各社CXOの方々とESGについて意見交換する際によくある話。

「ESG活動を通じて積極的に社会課題解決することは社会にとって良いことなのはわかってる。でもESG活動でコストをかけて業績を悪化させたら株主から突き上げをくらい株価も下がる。だから、どの程度ESGに時間を使えばいいのか手探りのまま対応している。」

事実、ISSB議長のEmmanuel Faber氏の前職はダノンCEOでしたが、ダノンCEO時代にサステナビリティに傾注しすぎたことが一因で株主総会にてCEO解任されました。

ISSBの初代議長は元ダノンCEO | 一般社団法人スチュワードシップ研究会 (stewardship.or.jp)

こうした悩みを解決する方策として「ESG活動の成果はどこまで企業価値を高めるのか?」を数値で示すことで投資家の理解を得る動きが進んでいます。1例として元エーザイCFOの柳氏が提唱したモデル(柳モデル)を使った実例をご覧ください。

「いくつかの有力企業は柳モデルを採択して、自社のESG経営と企業価値の関係性を開示している。

KDDIは、2021年5月14日の2021年3月期決算発表説明会資料で高橋誠社長が、「KDDIのESGと企業価値の関係性実証(信頼区間95%における平均値試算)」として、KDDIでは、「温室効果ガス排出原単位を1割減らすと6年後のPBRが2.4%向上する」正の相関があることを説明している。

NECは、2021年12月10日のESG説明会資料で、「部長級以上の女性管理職を1%増やすと7年後のPBRが3.3%向上する」「従業員一人当たりの研修日数を1%増やすと5年後のPBRが7.24%向上する」ことを開示している。

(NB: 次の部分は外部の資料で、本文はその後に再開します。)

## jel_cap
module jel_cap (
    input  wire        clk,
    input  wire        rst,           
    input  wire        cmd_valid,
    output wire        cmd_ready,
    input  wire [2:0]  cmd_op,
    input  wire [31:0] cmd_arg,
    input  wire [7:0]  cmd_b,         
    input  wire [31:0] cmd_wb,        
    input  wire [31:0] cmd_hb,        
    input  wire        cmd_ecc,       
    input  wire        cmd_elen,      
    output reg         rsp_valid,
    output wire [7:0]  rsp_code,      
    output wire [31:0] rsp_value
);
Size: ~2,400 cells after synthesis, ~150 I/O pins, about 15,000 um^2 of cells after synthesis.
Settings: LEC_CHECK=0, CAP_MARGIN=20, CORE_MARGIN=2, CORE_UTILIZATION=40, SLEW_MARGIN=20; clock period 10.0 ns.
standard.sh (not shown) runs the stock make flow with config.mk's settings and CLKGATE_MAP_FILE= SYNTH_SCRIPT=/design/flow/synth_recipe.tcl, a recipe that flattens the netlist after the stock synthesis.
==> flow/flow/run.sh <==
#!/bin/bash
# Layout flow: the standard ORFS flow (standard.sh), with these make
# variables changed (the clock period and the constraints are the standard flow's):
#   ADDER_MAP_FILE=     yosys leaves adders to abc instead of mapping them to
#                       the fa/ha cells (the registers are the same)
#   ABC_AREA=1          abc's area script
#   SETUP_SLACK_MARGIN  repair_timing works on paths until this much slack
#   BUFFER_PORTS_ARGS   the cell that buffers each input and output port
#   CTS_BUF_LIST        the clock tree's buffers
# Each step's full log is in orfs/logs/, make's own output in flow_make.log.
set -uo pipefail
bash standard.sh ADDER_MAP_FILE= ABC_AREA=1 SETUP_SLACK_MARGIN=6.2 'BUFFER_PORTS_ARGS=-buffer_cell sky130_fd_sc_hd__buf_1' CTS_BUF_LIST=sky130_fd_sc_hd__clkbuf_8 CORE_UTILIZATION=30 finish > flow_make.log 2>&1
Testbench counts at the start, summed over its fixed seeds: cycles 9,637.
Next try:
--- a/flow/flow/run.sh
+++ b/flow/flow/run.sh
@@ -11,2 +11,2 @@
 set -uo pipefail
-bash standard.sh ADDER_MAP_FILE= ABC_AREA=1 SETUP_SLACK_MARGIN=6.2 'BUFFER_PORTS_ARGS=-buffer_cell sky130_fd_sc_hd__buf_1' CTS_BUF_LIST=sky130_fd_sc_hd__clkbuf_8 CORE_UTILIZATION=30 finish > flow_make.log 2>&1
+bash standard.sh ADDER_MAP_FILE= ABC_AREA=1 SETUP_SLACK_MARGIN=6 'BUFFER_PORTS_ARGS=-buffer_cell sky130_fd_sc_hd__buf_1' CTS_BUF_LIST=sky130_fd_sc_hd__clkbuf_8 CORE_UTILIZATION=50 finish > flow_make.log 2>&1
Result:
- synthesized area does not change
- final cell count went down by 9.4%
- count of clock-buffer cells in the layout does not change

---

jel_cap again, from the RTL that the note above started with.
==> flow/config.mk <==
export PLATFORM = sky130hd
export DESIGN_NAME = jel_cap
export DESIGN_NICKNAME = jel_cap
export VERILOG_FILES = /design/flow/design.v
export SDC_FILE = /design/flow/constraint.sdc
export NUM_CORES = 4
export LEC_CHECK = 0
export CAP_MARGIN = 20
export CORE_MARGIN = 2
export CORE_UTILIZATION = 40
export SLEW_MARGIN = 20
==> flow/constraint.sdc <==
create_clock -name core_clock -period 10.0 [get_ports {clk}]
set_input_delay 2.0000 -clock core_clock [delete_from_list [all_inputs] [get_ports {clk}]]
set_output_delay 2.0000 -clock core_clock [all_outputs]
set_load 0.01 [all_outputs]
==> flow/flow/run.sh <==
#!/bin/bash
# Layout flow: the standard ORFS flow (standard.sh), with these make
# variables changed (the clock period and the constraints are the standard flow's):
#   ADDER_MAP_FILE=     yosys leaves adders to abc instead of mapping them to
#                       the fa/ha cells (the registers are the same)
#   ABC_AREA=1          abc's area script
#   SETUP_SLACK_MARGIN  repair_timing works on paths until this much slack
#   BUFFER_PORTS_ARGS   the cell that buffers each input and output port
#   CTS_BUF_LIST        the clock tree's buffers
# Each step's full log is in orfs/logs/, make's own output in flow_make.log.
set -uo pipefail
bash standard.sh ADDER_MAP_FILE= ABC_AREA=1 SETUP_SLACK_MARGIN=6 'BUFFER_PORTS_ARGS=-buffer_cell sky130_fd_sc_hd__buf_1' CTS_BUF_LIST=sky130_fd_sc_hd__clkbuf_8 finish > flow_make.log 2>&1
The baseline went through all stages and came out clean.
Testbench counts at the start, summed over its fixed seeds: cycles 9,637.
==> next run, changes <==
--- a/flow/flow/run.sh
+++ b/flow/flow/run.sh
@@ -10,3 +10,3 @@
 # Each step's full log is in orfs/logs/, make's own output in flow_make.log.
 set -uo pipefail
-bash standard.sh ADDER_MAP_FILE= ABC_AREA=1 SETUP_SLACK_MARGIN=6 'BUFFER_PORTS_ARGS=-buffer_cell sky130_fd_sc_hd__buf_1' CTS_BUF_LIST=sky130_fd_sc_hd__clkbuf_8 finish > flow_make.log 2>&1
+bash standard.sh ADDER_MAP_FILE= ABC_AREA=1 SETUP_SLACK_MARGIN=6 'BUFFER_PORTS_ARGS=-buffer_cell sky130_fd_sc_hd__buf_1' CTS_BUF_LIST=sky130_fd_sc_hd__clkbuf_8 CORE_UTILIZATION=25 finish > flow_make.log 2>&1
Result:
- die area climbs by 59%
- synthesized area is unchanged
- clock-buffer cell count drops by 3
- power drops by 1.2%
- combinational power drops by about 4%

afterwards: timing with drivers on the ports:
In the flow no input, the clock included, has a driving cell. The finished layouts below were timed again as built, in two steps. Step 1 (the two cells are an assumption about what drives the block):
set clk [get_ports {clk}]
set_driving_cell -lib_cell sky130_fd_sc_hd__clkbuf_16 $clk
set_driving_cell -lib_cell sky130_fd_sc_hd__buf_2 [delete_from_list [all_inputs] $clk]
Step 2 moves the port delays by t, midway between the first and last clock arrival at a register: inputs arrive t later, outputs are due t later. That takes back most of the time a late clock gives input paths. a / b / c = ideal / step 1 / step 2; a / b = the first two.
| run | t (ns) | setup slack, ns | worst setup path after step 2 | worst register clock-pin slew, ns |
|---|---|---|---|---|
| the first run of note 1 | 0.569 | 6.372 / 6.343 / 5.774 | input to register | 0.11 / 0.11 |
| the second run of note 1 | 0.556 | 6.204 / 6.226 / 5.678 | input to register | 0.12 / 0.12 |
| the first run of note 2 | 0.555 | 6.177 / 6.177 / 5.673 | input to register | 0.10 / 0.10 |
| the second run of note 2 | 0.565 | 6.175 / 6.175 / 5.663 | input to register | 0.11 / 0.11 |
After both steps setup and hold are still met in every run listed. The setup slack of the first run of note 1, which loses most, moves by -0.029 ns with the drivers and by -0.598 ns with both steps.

日清食品ホールディングスは、2022年2月2日公開の価値創造レポートで、「定量面の検証では、非財務資本と企業価値(PBR)の関係性を明らかにする分析モデル(柳モデル)を利用し、創業者精神に基づくESGの取り組みと企業価値の間に正の相関関係があることが明らかになりました。今回分析に用いた約270項目に及ぶ非財務データのうち多数の項目が企業価値と関係することが判明しています。例えば、研究開発費1%増加時に7年後のPBRが+1.4%CO2排出量1%減少時に8年後のPBRが+1.0%などの関係性が出ています」と記述している。

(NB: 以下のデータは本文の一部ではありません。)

This is an optimization exercise on Yosys and OpenROAD, whose aim is small area, not a production implementation. The RTL was checked by simulation tests, not by an equivalence proof against the original design. No driver is modelled on the clock port, so clocking that relies on it looks cheaper here than on a real chip. Power is estimated from default activity; no workload was simulated.

## yarisc_core
module yarisc_core (
    input  wire        clk,
    input  wire        rst,           
    output wire        mem_req,
    output wire        mem_we,
    output wire [15:0] mem_addr,
    output wire [15:0] mem_wdata,
    input  wire        mem_ready,
    input  wire [15:0] mem_rdata,
    output wire        halted,
    output wire        panicked,
    output wire [1:0]  panic_code,
    input  wire [3:0]  dbg_sel,
    output wire [15:0] dbg_data
);
clock: 8.0 ns
lec_check: 0
cap_margin: 20
core_margin: 2
core_utilization: 40
gpl_routability_driven: 0
gpl_timing_driven: 0
place_density: 0.6
slew_margin: 20
synth_hierarchical: 1
synth_minimum_keep_size: 0
standard.sh (not shown) runs the stock make flow with config.mk's settings and CLKGATE_MAP_FILE= SYNTH_SCRIPT=/design/flow/synth_recipe.tcl, a recipe that flattens the netlist after the stock synthesis.
==> flow/flow/run.sh <==
#!/bin/bash
# The standard layout (standard.sh) with these changes:
#  - synthesis maps the logic with an area-oriented ABC script (flow/area.abc);
#    flip-flops, their names and cell types are those of the standard synthesis;
#  - port buffers use the smallest buffer (buf_1) instead of the resizer's default pick;
#  - clock tree synthesis without dummy loads, with clkbuf_8 buffers.
set -euo pipefail
here=$(pwd)
export FLOW_ABC_SCRIPT="$here/flow/area.abc"
export BUFFER_PORTS_ARGS="-buffer_cell sky130_fd_sc_hd__buf_1"
export CTS_ARGS="-sink_clustering_enable -repair_clock_nets -dont_use_dummy_load -buf_list sky130_fd_sc_hd__clkbuf_8"
sed "s#$here/synth_recipe.tcl#$here/flow/synth.tcl#" standard.sh > flow_standard.sh
grep -q "flow/synth.tcl" flow_standard.sh
bash flow_standard.sh > run_standard.log 2>&1
==> flow/flow/area.abc <==
strash
&get -n
&fraig -x
&put
scorr
dc2
strash
&get -n
&dch -f
&nf -R 1000
&put
==> flow/flow/synth.tcl <==
# synth_recipe.tcl with one change: the combinational logic is mapped with
# flow/area.abc (an area-oriented ABC script) in place of ORFS's
# abc_speed.script.
proc synth {args} { yosys synth -nofsm -noshare {*}$args }
proc abc {args} {
  set i [lsearch -exact $args -script]
  if { $i >= 0 } { lset args [expr { $i + 1 }] $::env(FLOW_ABC_SCRIPT) }
  yosys abc {*}$args
}
source $::env(SCRIPTS_DIR)/synth.tcl
# left out here: clear keep_hierarchy, flatten, clean up, hide names made inside functions, write 1_2_yosys.v
The starting point completed with no timing, DRC or antenna violations.
This is an optimization exercise on Yosys and OpenROAD, whose aim is small area and a short achievable clock period, not a production implementation.
No functional check of the RTL was part of this run.
Power figures rest on the tool's default switching activity, not on a simulated workload.

**design/flow/config.mk**
```make
export PLATFORM = sky130hd
export DESIGN_NAME = fp_scaler
export DESIGN_NICKNAME = fp_scaler
export VERILOG_FILES = /design/flow/design.v
export SDC_FILE = /design/flow/constraint.sdc
export NUM_CORES = 4
export LEC_CHECK = 0
export CAP_MARGIN = 20
export CORE_MARGIN = 2
export CORE_UTILIZATION = 40
export SLEW_MARGIN = 20
```
**design/flow/constraint.sdc**
```tcl
create_clock -name core_clock -period 7.0 [get_ports {clk}]
set_input_delay 1.4000 -clock core_clock [delete_from_list [all_inputs] [get_ports {clk}]]
set_output_delay 1.4000 -clock core_clock [all_outputs]
set_load 0.01 [all_outputs]
```
**design/flow/design.v**
```verilog
module fp_exponent_adder (
    input  wire        is_sub,
    input  wire [7:0]  e,
    input  wire [31:0] k0_sub,
    input  wire [31:0] n,
    output wire [31:0] ksum
);
    wire [31:0] k0 = is_sub ? k0_sub : {24'd0, e};
    assign ksum = k0 + n;
endmodule
module subnormal_normalizer (
    input  wire [22:0] m,         
    output wire [22:0] nfw,       
    output wire [31:0] k0_sub,    
    input  wire        s,
    input  wire [22:0] fw,        
    input  wire [31:0] t,         
    output wire [31:0] y_sub,
    output wire [4:0]  f_sub
);
    reg [4:0] p;
    integer i;
    always @(*) begin
        p = 5'd0;
        for (i = 0; i < 23; i = i + 1)
            if (m[i]) p = i[4:0];
    end
    wire [4:0]  lsh     = 5'd23 - p;
    wire [23:0] m_shift = {1'b0, m} << lsh;
    assign nfw    = m_shift[22:0];
    assign k0_sub = {27'd0, p} - 32'd22;
    wire [23:0] sig = {1'b1, fw};
    wire [31:0] sh  = 32'd1 - t;           
    wire [47:0] wide = {sig, 24'd0} >> sh[4:0];
    wire [23:0] q      = wide[47:24];
    wire        rbit   = wide[23];
    wire        sticky = |wide[22:0];
    wire        up     = rbit & (sticky | q[0]);
    wire [23:0] qr     = q + {23'd0, up};
    assign y_sub = {s, 7'd0, qr};
    assign f_sub = (rbit | sticky) ? 5'b00011 : 5'b00000;
endmodule
module overflow_underflow_detector (
    input  wire        is_zero,
    input  wire        is_nonfin,
    input  wire        is_sub,
    input  wire [31:0] n,
    input  wire [31:0] ksum,
    output reg  [2:0]  sel
);
    localparam signed [31:0] K_MAX = 32'sd254;
    localparam signed [31:0] K_MIN = -32'sd22;
    localparam signed [31:0] N_LO  = -32'sd50000;
    localparam signed [31:0] N_HI  = 32'sd50000;
    localparam [2:0] P1  = 3'b000, P2  = 3'b001, P3U = 3'b010, P5 = 3'b011,
                     P6  = 3'b100, P7O = 3'b101, P7U = 3'b110, P8 = 3'b111;
    wire early_uf = is_sub && ($signed(n) < N_LO);
    wire above    = $signed(ksum) > K_MAX;
    wire pos      = $signed(ksum) > 0;
    wire below    = $signed(ksum) < K_MIN;
    wire n_big    = $signed(n) > N_HI;
    always @(*) begin
        if (is_zero)       sel = P1;
        else if (is_nonfin) sel = P2;
        else if (early_uf) sel = P3U;
        else if (above)    sel = P5;
        else if (pos)      sel = P6;
        else if (below)    sel = n_big ? P7O : P7U;
        else               sel = P8;
    end
endmodule
module fp_scaler_core (
    input  wire [31:0] x,
    input  wire [31:0] n,
    output reg  [31:0] y,
    output reg  [4:0]  fflags
);
    wire        s = x[31];
    wire [7:0]  e = x[30:23];
    wire [22:0] m = x[22:0];
    wire is_zero   = (x[30:0] == 31'd0);
    wire is_nonfin = (e == 8'hFF);
    wire is_sub    = (e == 8'h00) && (m != 23'd0);
    wire [22:0] nfw;
    wire [31:0] k0_sub;
    wire [31:0] ksum;
    wire [31:0] y_sub;
    wire [4:0]  f_sub;
    wire [2:0]  sel;
    wire [22:0] fw = is_sub ? nfw : m;
    subnormal_normalizer u_norm (
        .m(m), .nfw(nfw), .k0_sub(k0_sub),
        .s(s), .fw(fw), .t(ksum), .y_sub(y_sub), .f_sub(f_sub)
    );
    fp_exponent_adder u_add (
        .is_sub(is_sub), .e(e), .k0_sub(k0_sub), .n(n), .ksum(ksum)
    );
    overflow_underflow_detector u_det (
        .is_zero(is_zero), .is_nonfin(is_nonfin), .is_sub(is_sub),
        .n(n), .ksum(ksum), .sel(sel)
    );
    always @(*) begin
        case (sel)
            3'b000: begin y = x; fflags = 5'b00000; end                       
            3'b001: begin                                                     
                if (m == 23'd0) begin y = x; fflags = 5'b00000; end
                else begin
                    y = x | 32'h0040_0000;
                    fflags = m[22] ? 5'b00000 : 5'b10000;
                end
            end
            3'b010: begin y = {s, 31'd0};          fflags = 5'b00011; end   
            3'b011: begin y = {s, 8'hFF, 23'd0};   fflags = 5'b00101; end   
            3'b100: begin y = {s, ksum[7:0], fw};  fflags = 5'b00000; end   
            3'b101: begin y = {s, 8'hFF, 23'd0};   fflags = 5'b00101; end   
            3'b110: begin y = {s, 31'd0};          fflags = 5'b00011; end   
            default: begin y = y_sub;              fflags = f_sub;    end   
        endcase
    end
endmodule
module fp_scaler (
    input  wire        clk,
    input  wire        rst,        
    input  wire        in_valid,
    input  wire [31:0] x,
    input  wire [31:0] n,
    output reg         out_valid,
    output reg  [31:0] y,
    output reg  [4:0]  fflags
);
    reg        v_q;
    reg [31:0] x_q, n_q;
    wire [31:0] y_c;
    wire [4:0]  f_c;
    fp_scaler_core u_core (.x(x_q), .n(n_q), .y(y_c), .fflags(f_c));
    always @(posedge clk) begin
        if (rst) begin
            v_q       <= 1'b0;
            out_valid <= 1'b0;
        end else begin
            v_q       <= in_valid;
            out_valid <= v_q;
        end
    end
    always @(posedge clk) begin
        if (in_valid) begin
            x_q <= x;
            n_q <= n;
        end
        if (v_q) begin
            y      <= y_c;
            fflags <= f_c;
        end
    end
endmodule
```
**design/flow/run.sh**
```bash
#!/bin/bash
# synth_recipe.tcl (not shown) runs the flow's synth.tcl, then flattens the netlist and writes it again
# the make line also repeats each setting of config.mk as NAME=value (left out here)
make -C /OpenROAD-flow-scripts/flow DESIGN_CONFIG=/design/flow/config.mk WORK_HOME=/design/flow/orfs CLKGATE_MAP_FILE= SYNTH_SCRIPT=/design/flow/synth_recipe.tcl finish
```
==> out/metrics.csv <==
metric,value,unit
ys_seq_area_frac,0.269,
vias_per_cell,6.59,
cts.sinks,102,
clk_path_buf_depth,2,
grt-ovfl-total,0,
pre_cts_ws,0.214,ns
drive_above_1_share,0.172,
hold_ws,0.430,ns
syn-num-nets,1481,
worst_pin_slew,0.965,ns
fin_crit,6.63,ns
num_antenna_cells,0,
yosysWarningCount,4,
grt_pass1_wl,76100,um
ff2ff_path_depth,23,
arrival,6.70,ns
min_to,y[31],
syn2layout_area_growth,22.4,%
syn_avg_cell_area,8.10,um2
synthFlopType,edfxtp_1,
hold_depth,0,
drt-initial-drc-count,1808,
async_reset_ff_frac,0,
grt_use_total,0.347,
drt-total-wl,51700,um
hold_violations,0,
ir_worst_vdd,117,uV
grt_max_degree,66,
synth_top_area_cell,edfxtp_1,
hp-class,reg2reg,
cts_buffers,9,
netlist_top_cells_area,"edfxtp_1 27%, nand2_1 4.8%, nor2_1 3.9%, a21oi_1 3.5%, o21ai_0 3.3%",
crit_type,reg2reg,
cts_tree,yes,
netlist.area_leader.share,0.266,
fin_nets,1648,
synth_cells,1395,
core_area,0.0278,mm2
dp_hpwl,41100,um
synth-edff-count,100,
drv_cap,0,
worstSetupEndpointType,register,
cp_max_fo,9,
drt-pass1-iter-count,6,
min_from,x_q[31],
clk_pin_slew,0.09,ns
power.density,253,mW/mm2
wire_per_inst,26.6,um
setup_viol,0,
netlist_area,0.0113,mm2
portBuffers,103,
ys_types,106,
max_freq,0.151,GHz
fin_ws,0.374,ns
antenna_found_initial,0,
row_count,61,
htree_levels,3,
synth_most_common_cell,nand2_1,
place_inst,1923,
slew_violations,0,
final_cell_count_no_fill,1945,
skew,0.0132,ns
netlist_top_cells_count,"144 x nand2_1, 116 x nor2_1, 100 x edfxtp_1, 80 x a21oi_1, 74 x o21ai_0",
num_vias,12800,
slew_headroom,0.350,
final_util,0.498,
ys_seq_elements,102,
cp.required,7.07,ns
die_h,172,um
fin_crit_sh,0.947,
rr_startpoint,x_q[8],
status,timing/DRC/antenna clean,
die_x,172,um
place.gp.congestion,1.07,
startpoint_type,register,
leakagePower,0.00478,uW
drc,0,
io_pins,105,
rrSetupSlack,0.37,ns
start_util,0.407,
cts_root_buffer,clkbuf_16,
insertion_delay,0.37,ns
dieArea,0.0296,mm2
reg2reg_to,y[14],
grt_pass1_vias,11800,
final_antenna_net_count,0,
-- metrics by stage --
stage / total power [uW] / area, um2 / TNS [ns]
2_1_floorplan: 1900 / 11300 / 0
3_3_place_gp: 2920 / 13400 / 0
3_5_place_dp: 2880 / 13400 / 0
4_1_cts: 3410 / 13800 / 0
5_1_grt: 3620 / 13800 / -0.0405
6_report: 3490 / 13800 / 0
-- final cells by class --
| class | instances | area, um2 |
|---|---|---|
| multi-input cells | 1166 | 7730 |
| clock inverters | 7 | 86.3 |
| repair buffers | 254 | 2160 |
| flip-flops and latches | 102 | 3040 |
| well taps | 378 | 473 |
| clock buffers | 9 | 225 |
| inverters | 29 | 109 |
| fillers | 2765 | 14000 |
-- layout by cell type (no fill, tap or decap), types with 7 or more instances in the layout --
cell and count:
o21ai_0 72, ha_1 18, xor2_1 25, or4_1 14, nand2b_1 11, clkdlybuf4s50_1 102, or2_2 9, a221oi_1 8
nand4_1 33, nand3_1 43, o21ai_1 37, o211ai_1 26, a21oi_2 11, inv_1 23, and2_1 10, nand2_1 144
xnor2_1 31, a211oi_1 24, edfxtp_1 100, nor2_1 115, nor3_1 62, buf_4 151, a21oi_1 80, clkbuf_16 9
and3_1 15, nor2b_1 16, a22oi_1 19, o31ai_1 19, o221ai_1 11, a31oi_1 18, o21a_1 8, or3_1 13
nor3b_1 7, a221oi_2 7, a21o_1 22, o22ai_1 27, mux2i_1 20, nor4_1 34
-- worst max-delay path, cell delays in order, from the launching register on --
cell and delay [ns]:
edfxtp_1 0.50, buf_4 0.22, nor3b_1 0.14, or4b_4 0.57, a21o_1 0.22, a21oi_4 0.25, a21o_1 0.16, ha_1 0.21
fa_1 0.45, ha_1 0.36, clkinv_1 0.37, buf_4 0.31, mux4_2 0.32, o221ai_1 0.31, nand2_1 0.10, a2bb2oi_1 0.52
nor2_1 0.17, ha_1 0.24, nor3b_1 0.15, buf_4 0.18, nand4_1 0.10, xnor2_1 0.16, buf_4 0.16, o221ai_1 0.14
-- worst max path at each step --
stage	endpoint	depth (start not counted)	start	slack (ns)
floorplan	y[10]	29	x_q[9]	0.18
global placement	y[23]	22	x_q[11]	0.35
detailed placement	y[23]	24	x_q[14]	0.21
CTS	y[23]	24	x_q[14]	0.19
global route	y[23]	24	x_q[11]	-0.03
finish	y[14]	23	x_q[8]	0.37
-- flip-flops by register name, indices dropped and copies added, names as in the netlist --
signal	count
fflags	4
out_valid	1
x_q	32
n_q	32
y	32
v_q	1
-- kinds of logic (layout without fill, tap and decap cells) --
family | count (synthesis) | count (layout) | share of synthesized area
adder cells (fa/ha/maj) | 19 | 19 | 0.0217
XOR/XNOR | 56 | 56 | 0.0434
multiplexers | 25 | 25 | 0.0257
flip-flops | 102 | 102 | 0.269
AO/OA/AOI/OAI | 499 | 499 | 0.327
other | 1 | 1 | 0.000332
AND/OR/NAND/NOR | 566 | 566 | 0.263
buffers and inverters | 127 | 299 | 0.0493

JR東日本は、2022年8月4日発行のJR東日本グループレポートに、「非財務とPBRの関係性を明らかにする分析モデル(柳モデル)により、各重点課題における取組みが企業価値にどの程度影響を与えるかを、ROEを調整変数に加えて分析しました。この分析の結果として下記の相関関係が検出されています。鉄道事業のCO2排出量を1%減らすと、3年後のPBRが1.06%向上する従業員1人当たりの年間平均研修時間を1%増やすと、同年のPBRが0.54%向上する」という趣旨を記載している。」

「柳モデル」は日本企業全体へも適用可能か | 進化する組織 | ダイヤモンド・オンライン (diamond.jp)

「これはウチにはあてはまらない」とか「ここまでやる必要あるのか…?」とか色々な意見あると思います。しかし、ESGと企業価値を数値でつなげる試みは画期的でたいへん社会にとって有益な試みだと思いました。皆様はいかがお考えでしょうか?